TASK BRIEF ▸
Search the material below for the word "slot". Copy every line that has it.

--- DATASET RECORDS Enclosed Below ---

**config.mk**
```make
export PLATFORM = sky130hd
export DESIGN_NAME = mdc_dial_ctrl
export DESIGN_NICKNAME = d
export VERILOG_FILES = /design/src/mdc_pkg.sv /design/src/mdc_dial_ctrl.sv /design/src/mdc_baud_tick.sv
export SDC_FILE = /design/constraint.sdc
export NUM_CORES = 1
export LEC_CHECK = 0
export BUFFER_PORTS_ARGS = -buffer_cell sky130_fd_sc_hd__buf_2
export CAP_MARGIN = 40
export CORE_AREA = 2 2 228 185
export DETAILED_ROUTE_END_ITERATION = 10
export DIE_AREA = 0 0 230 187
export GPL_TIMING_DRIVEN = 0
export PLACE_DENSITY = 0.58
export REMOVE_ABC_BUFFERS = 1
export SETUP_SLACK_MARGIN = 0.15
export SYNTH_ARGS = -nofsm -noshare
export SYNTH_HDL_FRONTEND = slang
export SYNTH_SLANG_ARGS = --single-unit
```
**constraint.sdc**
```tcl
create_clock -name clk_sys_in -period 8 [get_ports clk_sys_in]
set_input_delay 0.8 -clock clk_sys_in [delete_from_list [all_inputs] [get_ports clk_sys_in]]
set_output_delay 0.8 -clock clk_sys_in [all_outputs]
set_load 0.005 [all_outputs]
```
**src/mdc_pkg.sv**
```systemverilog
// constants, register map and state codes for the modem dial control block
package mdc_pkg;
    localparam int unsigned CLK_HZ = 20_000_000;

    // backplane register indices
    localparam logic [3:0] ADDR_CMD = 4'h1;
    localparam logic [3:0] ADDR_STATUS = 4'h2;
    localparam logic [3:0] ADDR_PORT_BAUD = 4'h3;
    localparam logic [3:0] ADDR_LINE_BAUD = 4'h4;
    localparam logic [3:0] ADDR_DIAL_PTR = 4'h5;
    localparam logic [3:0] ADDR_ERROR = 4'h6;
    localparam logic [3:0] ADDR_PASSWORD = 4'h7;
    localparam logic [3:0] ADDR_LAST_PW = 4'h8;
    localparam logic [3:0] ADDR_SPARE = 4'h9;
    localparam logic [3:0] ADDR_DIG_FIRST = 4'hA;
    localparam logic [3:0] ADDR_DIG_LAST = 4'hF;
    localparam int DIGIT_REGS = 6;

    // command and status bit positions
    localparam int CMD_DIAL = 0;
    localparam int CMD_MULTIDROP = 2;
    localparam int CMD_TRANSPARENT = 3;
    localparam int CMD_ORIG_ONLY = 4;
    localparam int CMD_PPAR_LO = 7;
    localparam int CMD_PPAR_HI = 8;
    localparam int CMD_LPAR_LO = 9;
    localparam int CMD_LPAR_HI = 10;
    localparam int CMD_PORT_CRC = 11;
    localparam int CMD_LINE_CRC = 12;
    localparam int CMD_CFG_HI = 13;
    localparam int STAT_CARRIER = 0;
    localparam int STAT_OFF_HOOK = 14;
    localparam int STAT_RING = 15;

    // parity codes and resulting line character length
    localparam logic [1:0] PAR_EVEN = 2'h0;
    localparam logic [1:0] PAR_NONE = 2'h1;
    localparam logic [1:0] PAR_ODD = 2'h2;
    localparam logic [3:0] CHAR_BITS_NO_PAR = 4'hA;
    localparam logic [3:0] CHAR_BITS_PAR = 4'hB;

    // baud codes and the rates they select
    localparam logic [15:0] BAUD_CODE_1200 = 16'h0007;
    localparam logic [15:0] BAUD_CODE_2400 = 16'h0009;
    localparam logic [15:0] BAUD_CODE_9600 = 16'h000D;
    localparam int unsigned BAUD_1200 = 1200;
    localparam int unsigned BAUD_2400 = 2400;
    localparam int unsigned BAUD_9600 = 9600;

    // error word bits
    localparam int ERR_PORT_BAUD = 0;
    localparam int ERR_LINE_BAUD = 1;
    localparam int ERR_NO_CARRIER = 2;
    localparam int ERR_BAD_PTR = 3;

    // reset values
    localparam logic [15:0] CMD_RST = 16'h1200;
    localparam logic [15:0] BAUD_RST = 16'h000D;
    localparam logic [15:0] PTR_RST = 16'h000A;
    localparam logic [15:0] WORD_ZERO = 16'h0000;
    localparam logic [7:0] BYTE_ZERO = 8'h00;

    // carrier wait after dialing or answering, in seconds
    localparam int unsigned CARRIER_WAIT_S = 60;

    typedef enum logic [3:0] {
        ST_IDLE = 4'h1,
        ST_DIGITS = 4'h2,
        ST_WAIT = 4'h4,
        ST_ONLINE = 4'h8
    } mdc_state_t;
endpackage : mdc_pkg

```
**src/mdc_dial_ctrl.sv**
```systemverilog
// backplane registers, phone number store and dial/hang-up control of the modem
`timescale 1ns/1ns
module mdc_dial_ctrl #(
    parameter int unsigned CLK_HZ = mdc_pkg::CLK_HZ,
    parameter int unsigned CARRIER_WAIT_CYC = mdc_pkg::CARRIER_WAIT_S * mdc_pkg::CLK_HZ
) (
    // clock and reset
    input wire logic clk_sys_in,
    input wire logic nrst_in,
    // backplane register window
    input wire logic [3:0] bp_addr_in,
    input wire logic bp_wr_in,
    input wire logic bp_rd_in,
    input wire logic [15:0] bp_wdata_in,
    output logic [15:0] bp_rdata_out,
    // configuration path to the digit store
    input wire logic [3:0] cfg_addr_in,
    input wire logic cfg_wr_in,
    input wire logic [15:0] cfg_wdata_in,
    // line status from the modem front end
    input wire logic carrier_in,
    input wire logic ring_in,
    input wire logic pw_seen_valid_in,
    input wire logic [15:0] pw_seen_in,
    // dialer
    output logic off_hook_out,
    output logic [7:0] digit_out,
    output logic digit_valid_out,
    input wire logic digit_ready_in,
    // line and port configuration
    output logic [3:0] line_char_bits_out,
    output logic [1:0] line_parity_out,
    output logic line_crc_out,
    output logic [1:0] port_parity_out,
    output logic port_crc_out,
    output logic port_tick_out,
    output logic line_tick_out
);
    if (CARRIER_WAIT_CYC < 2) begin : g_bad_wait
        $error("carrier wait must be at least two cycles");
    end

    mdc_pkg::mdc_state_t state_q;
    mdc_pkg::mdc_state_t state_d;
    logic [15:0] cmd_q;
    logic [15:0] port_baud_q;
    logic [15:0] line_baud_q;
    logic [15:0] ptr_q;
    logic [15:0] password_q;
    logic [15:0] last_pw_q;
    logic [15:0] digits_q [mdc_pkg::DIGIT_REGS];
    logic [15:0] bp_rdata_q;
    logic [3:0] err_sticky_q;
    logic [3:0] err_sticky_d;
    logic [3:0] idx_q;
    logic [3:0] idx_d;
    logic sel_q;
    logic sel_d;
    logic orig_q;
    logic orig_d;
    logic dial_prev_q;
    logic carrier_q;
    logic ring_q;
    logic [31:0] wait_cnt_q;

    // decode of the backplane write path
    logic wr_cmd, wr_port_baud, wr_line_baud, wr_ptr, wr_pw;
    assign wr_cmd = bp_wr_in && (bp_addr_in == mdc_pkg::ADDR_CMD);
    assign wr_port_baud = bp_wr_in && (bp_addr_in == mdc_pkg::ADDR_PORT_BAUD);
    assign wr_line_baud = bp_wr_in && (bp_addr_in == mdc_pkg::ADDR_LINE_BAUD);
    assign wr_ptr = bp_wr_in && (bp_addr_in == mdc_pkg::ADDR_DIAL_PTR);
    assign wr_pw = bp_wr_in && (bp_addr_in == mdc_pkg::ADDR_PASSWORD);

    // dial bit edges
    logic dial, dial_rise, dial_fall;
    assign dial = cmd_q[mdc_pkg::CMD_DIAL];
    assign dial_rise = dial && !dial_prev_q;
    assign dial_fall = !dial && dial_prev_q;

    // configuration decoded from the command word
    assign line_parity_out = cmd_q[mdc_pkg::CMD_LPAR_HI:mdc_pkg::CMD_LPAR_LO];
    assign port_parity_out = cmd_q[mdc_pkg::CMD_PPAR_HI:mdc_pkg::CMD_PPAR_LO];
    assign line_crc_out = cmd_q[mdc_pkg::CMD_LINE_CRC];
    assign port_crc_out = cmd_q[mdc_pkg::CMD_PORT_CRC];
    assign line_char_bits_out = (line_parity_out == mdc_pkg::PAR_NONE) ? mdc_pkg::CHAR_BITS_NO_PAR
                                                                        : mdc_pkg::CHAR_BITS_PAR;

    logic port_code_ok, line_code_ok;
    mdc_baud_tick #(.CLK_HZ(CLK_HZ)) u_port_baud (
        .clk_sys_in(clk_sys_in),
        .nrst_in(nrst_in),
        .code_in(port_baud_q),
        .code_ok_out(port_code_ok),
        .tick_out(port_tick_out)
    );
    mdc_baud_tick #(.CLK_HZ(CLK_HZ)) u_line_baud (
        .clk_sys_in(clk_sys_in),
        .nrst_in(nrst_in),
        .code_in(line_baud_q),
        .code_ok_out(line_code_ok),
        .tick_out(line_tick_out)
    );

    // digit selection, high byte first, zero byte ends
    logic [3:0] slot;
    logic idx_ok, ptr_ok;
    logic [15:0] cur_word;
    logic [7:0] cur_byte;
    assign slot = idx_q - mdc_pkg::ADDR_DIG_FIRST;
    assign idx_ok = (idx_q >= mdc_pkg::ADDR_DIG_FIRST);
    assign cur_word = idx_ok ? digits_q[slot[2:0]] : mdc_pkg::WORD_ZERO;
    assign cur_byte = sel_q ? cur_word[7:0] : cur_word[15:8];
    // pointer must name a digit register
    assign ptr_ok = (ptr_q >= {12'h000, mdc_pkg::ADDR_DIG_FIRST}) && (ptr_q <= {12'h000, mdc_pkg::ADDR_DIG_LAST});
    assign digit_valid_out = (state_q == mdc_pkg::ST_DIGITS) && dial && idx_ok && (cur_byte != mdc_pkg::BYTE_ZERO);
    assign digit_out = cur_byte;
    assign off_hook_out = (state_q != mdc_pkg::ST_IDLE);

    logic wait_done;
    assign wait_done = (wait_cnt_q == CARRIER_WAIT_CYC - 1);

    // call control
    always_comb begin
        state_d = state_q;
        orig_d = orig_q;
        idx_d = idx_q;
        sel_d = sel_q;
        err_sticky_d = err_sticky_q;
        case (state_q)
            mdc_pkg::ST_IDLE: begin
                // a dial request with carrier present is ignored
                if (dial_rise && !carrier_in) begin
                    state_d = mdc_pkg::ST_DIGITS;
                    orig_d = 1'b1;
                    // dialing starts at the pointed register
                    idx_d = ptr_q[3:0];
                    sel_d = 1'b0;
                    err_sticky_d = 4'h0;
                    err_sticky_d[mdc_pkg::ERR_BAD_PTR] = !ptr_ok;
                end else if (ring_in && !cmd_q[mdc_pkg::CMD_ORIG_ONLY]) begin
                    state_d = mdc_pkg::ST_WAIT;
                    orig_d = 1'b0;
                end
            end
            mdc_pkg::ST_DIGITS: begin
                // cleared dial bit abandons the call
                if (!dial) begin
                    state_d = mdc_pkg::ST_IDLE;
                end else if (!digit_valid_out) begin
                    state_d = mdc_pkg::ST_WAIT;
                end else if (digit_ready_in) begin
                    sel_d = !sel_q;
                    idx_d = sel_q ? idx_q + 4'h1 : idx_q;
                end
            end
            mdc_pkg::ST_WAIT: begin
                if (orig_q && !dial) begin
                    state_d = mdc_pkg::ST_IDLE;
                end else if (carrier_in) begin
                    state_d = mdc_pkg::ST_ONLINE;
                end else if (wait_done) begin
                    state_d = mdc_pkg::ST_IDLE;
                    err_sticky_d[mdc_pkg::ERR_NO_CARRIER] = 1'b1;
                end
            end
            mdc_pkg::ST_ONLINE: begin
                if (!carrier_in) begin
                    state_d = mdc_pkg::ST_IDLE;
                // originated hangs on level, answered on falling edge
                end else if (orig_q ? !dial : dial_fall) begin
                    state_d = mdc_pkg::ST_IDLE;
                end
            end
            default: begin
                state_d = mdc_pkg::ST_IDLE;
            end
        endcase
    end

    // status mirrors the active configuration and line state
    logic [15:0] status_word, error_word;
    assign status_word = {ring_q, off_hook_out, cmd_q[mdc_pkg::CMD_CFG_HI:1], carrier_q};
    assign error_word = {12'h000, err_sticky_q[3:2], !line_code_ok, !port_code_ok};

    // digit store stays outside the backplane window
    logic [15:0] rd_word;
    assign rd_word = (bp_addr_in == mdc_pkg::ADDR_CMD) ? cmd_q :
                     (bp_addr_in == mdc_pkg::ADDR_STATUS) ? status_word :
                     (bp_addr_in == mdc_pkg::ADDR_PORT_BAUD) ? port_baud_q :
                     (bp_addr_in == mdc_pkg::ADDR_LINE_BAUD) ? line_baud_q :
                     (bp_addr_in == mdc_pkg::ADDR_DIAL_PTR) ? ptr_q :
                     (bp_addr_in == mdc_pkg::ADDR_ERROR) ? error_word :
                     (bp_addr_in == mdc_pkg::ADDR_PASSWORD) ? password_q :
                     (bp_addr_in == mdc_pkg::ADDR_LAST_PW) ? last_pw_q : mdc_pkg::WORD_ZERO;
    assign bp_rdata_out = bp_rdata_q;

    always_ff @(posedge clk_sys_in or negedge nrst_in) begin
        if (!nrst_in) begin
            cmd_q <= mdc_pkg::CMD_RST;
            port_baud_q <= mdc_pkg::BAUD_RST;
            line_baud_q <= mdc_pkg::BAUD_RST;
            ptr_q <= mdc_pkg::PTR_RST;
            password_q <= mdc_pkg::WORD_ZERO;
            last_pw_q <= mdc_pkg::WORD_ZERO;
            bp_rdata_q <= mdc_pkg::WORD_ZERO;
        end else begin
            if (wr_cmd) cmd_q <= bp_wdata_in;
            if (wr_port_baud) port_baud_q <= bp_wdata_in;
            if (wr_line_baud) line_baud_q <= bp_wdata_in;
            if (wr_ptr) ptr_q <= bp_wdata_in;
            if (wr_pw) password_q <= bp_wdata_in;
            if (pw_seen_valid_in) last_pw_q <= pw_seen_in;
            if (bp_rd_in) bp_rdata_q <= rd_word;
        end
    end

    // digit store, written only over the configuration path
    for (genvar i = 0; i < mdc_pkg::DIGIT_REGS; i++) begin : g_digit
        always_ff @(posedge clk_sys_in or negedge nrst_in) begin
            if (!nrst_in) begin
                digits_q[i] <= mdc_pkg::WORD_ZERO;
            end else if (cfg_wr_in && (cfg_addr_in == mdc_pkg::ADDR_DIG_FIRST + 4'(i))) begin
                digits_q[i] <= cfg_wdata_in;
            end
        end
    end

    always_ff @(posedge clk_sys_in or negedge nrst_in) begin
        if (!nrst_in) begin
            state_q <= mdc_pkg::ST_IDLE;
            orig_q <= 1'b0;
            idx_q <= 4'h0;
            sel_q <= 1'b0;
            err_sticky_q <= 4'h0;
            dial_prev_q <= 1'b0;
            carrier_q <= 1'b0;
            ring_q <= 1'b0;
            wait_cnt_q <= 32'h0000_0000;
        end else begin
            state_q <= state_d;
            orig_q <= orig_d;
            idx_q <= idx_d;
            sel_q <= sel_d;
            err_sticky_q <= err_sticky_d;
            dial_prev_q <= dial;
            carrier_q <= carrier_in;
            ring_q <= ring_in;
            // restarts on every entry to the wait state
            wait_cnt_q <= (state_q == mdc_pkg::ST_WAIT) ? wait_cnt_q + 32'h0000_0001 : 32'h0000_0000;
        end
    end
endmodule : mdc_dial_ctrl

```
**src/mdc_baud_tick.sv**
```systemverilog
// baud code decoder and bit-rate tick generator
`timescale 1ns/1ns
module mdc_baud_tick #(
    parameter int unsigned CLK_HZ = mdc_pkg::CLK_HZ
) (
    // clock and reset
    input wire logic clk_sys_in,
    input wire logic nrst_in,
    // code from register
    input wire logic [15:0] code_in,
    // decoded result
    output logic code_ok_out,
    output logic tick_out
);
    localparam int unsigned DIV_1200 = CLK_HZ / mdc_pkg::BAUD_1200;
    localparam int unsigned DIV_2400 = CLK_HZ / mdc_pkg::BAUD_2400;
    localparam int unsigned DIV_9600 = CLK_HZ / mdc_pkg::BAUD_9600;

    if (DIV_1200 >= 32'h0001_0000 || DIV_9600 < 2) begin : g_bad_clk
        $error("clock rate cannot serve the baud divider");
    end

    logic [15:0] div_sel;
    logic [15:0] cnt_q;
    logic [15:0] cnt_d;
    logic tick_q;

    // unknown codes stop the tick and flag the error word
    assign div_sel = (code_in == mdc_pkg::BAUD_CODE_9600) ? DIV_9600[15:0] :
                     (code_in == mdc_pkg::BAUD_CODE_2400) ? DIV_2400[15:0] :
                     (code_in == mdc_pkg::BAUD_CODE_1200) ? DIV_1200[15:0] : 16'h0000;
    assign code_ok_out = (div_sel != 16'h0000);
    assign cnt_d = (!code_ok_out || cnt_q >= div_sel - 16'h0001) ? 16'h0000 : cnt_q + 16'h0001;
    assign tick_out = tick_q;

    always_ff @(posedge clk_sys_in or negedge nrst_in) begin
        if (!nrst_in) begin
            cnt_q <= 16'h0000;
            tick_q <= 1'b0;
        end else begin
            cnt_q <= cnt_d;
            tick_q <= code_ok_out && (cnt_q == div_sel - 16'h0001);
        end
    end
endmodule : mdc_baud_tick

```
==> impl_metrics.toml, run 1 <==
[run_status]
outcome = "finished clean"

[cells_and_area]
final_core_util_pct = 40.2
regArea_sq_um = 7250
syn2layout_area_growth_pct = 16.4
antenna_cells = 0
drive_above_1_share_pct = 31.4
final_area_sq_um = 16500
nets = 1401
multi_input_area_sq_um = 6650
fillers = 3969

[synthesis]
netlist_top_cells_area = "dfrtp_1 (49%), mux2_2 (16%), ha_1 (3.5%)"
synthDistinctLibCells = 56
synth_area_sq_um = 14200
synth-edff-count = 0
yosys_warnings = 0
yosys.area.top_type = "dfrtp_1"
synthFlopType = "dfrtp_1"
synth_cells = 1194
ys_ff_latch = 289
synth_top_area_share_pct = 49.1
avgSynthCellArea_sq_um = 11.9
async_flop_share_pct = 100
synth-seq-area-share_pct = 51.1

[worst_setup_path]
r2r_setup_slack_ns = 2.94
cp_max_fo = 10
startpoint_type = "register"
cp-end-kind = "register"
crit_type = "reg2reg"
arrival_ns = 5.57
required_ns = 8.51

[timing]
period_share_pct = 63.2
finalHoldViolations = 0
fin_hold_ws_ns = 0.199
max_freq_mhz = 198
fin_setup_tns_ns = 0
finalSetupViolCount = 0
min_period_ns = 5.06
rsz0062_at_grt = "no"
skew_ns = 0.0150
timing.slew.headroom_pct = 41.0
drv_slew = 0
tightest_slew_ns = 0.883

[power_and_ir_drop]
powerDensity_nw_per_um2 = 253
peakVddDrop_uv = 175
p_leak_nw = 7.41

[placement]
io_buffers = 99
place.gp.congestion = 0.766
dp_hpwl_microns = 23500
dpl_cell_area_sq_um = 15500

[grt]
grt_max_degree = 124
grt_pass1_vias = 9829
antenna_found_initial = 1
grt-ovfl-total = 0
grtUsageTotal_pct = 15.7
grt_pass1_wl_microns = 54800

[worst_hold_path]
hold_path_class = "in2async"

[clock_tree]
path_clk_slew_ns = 0.06
clk_latency_ns = 0.58
ctsRootBufferMaster = "clkbuf_16"
holdBufCountCts = 0
cts.sinks = 289
cts-htree-levels = 1
cts_tree = "built"
clk_path_buf_depth = 3
cts_resized = 0
cts_setup_buffers = 0
cts_buffers = 31

[floorplanning]
die_y_microns = 187
die_w_microns = 230
start_util_pct = 34.5
dieArea_sq_um = 43000
design.core.area_sq_um = 41100
fp-row-count = 67
pin_count = 103

[routing]
first_pass_iters = 5
vias = 9655
wl_per_cell_microns = 17.9
drt_iter0_markers = 752
drc = 0
final_antenna_net_count = 0
vias_per_cell = 5.16
routed_wl_microns = 33400

[job]
drv_cap = 0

--- End of Enclosed DATASET RECORDS ---

TASK ANSWER ▸
    logic [3:0] slot;
    assign slot = idx_q - mdc_pkg::ADDR_DIG_FIRST;
    assign cur_word = idx_ok ? digits_q[slot[2:0]] : mdc_pkg::WORD_ZERO;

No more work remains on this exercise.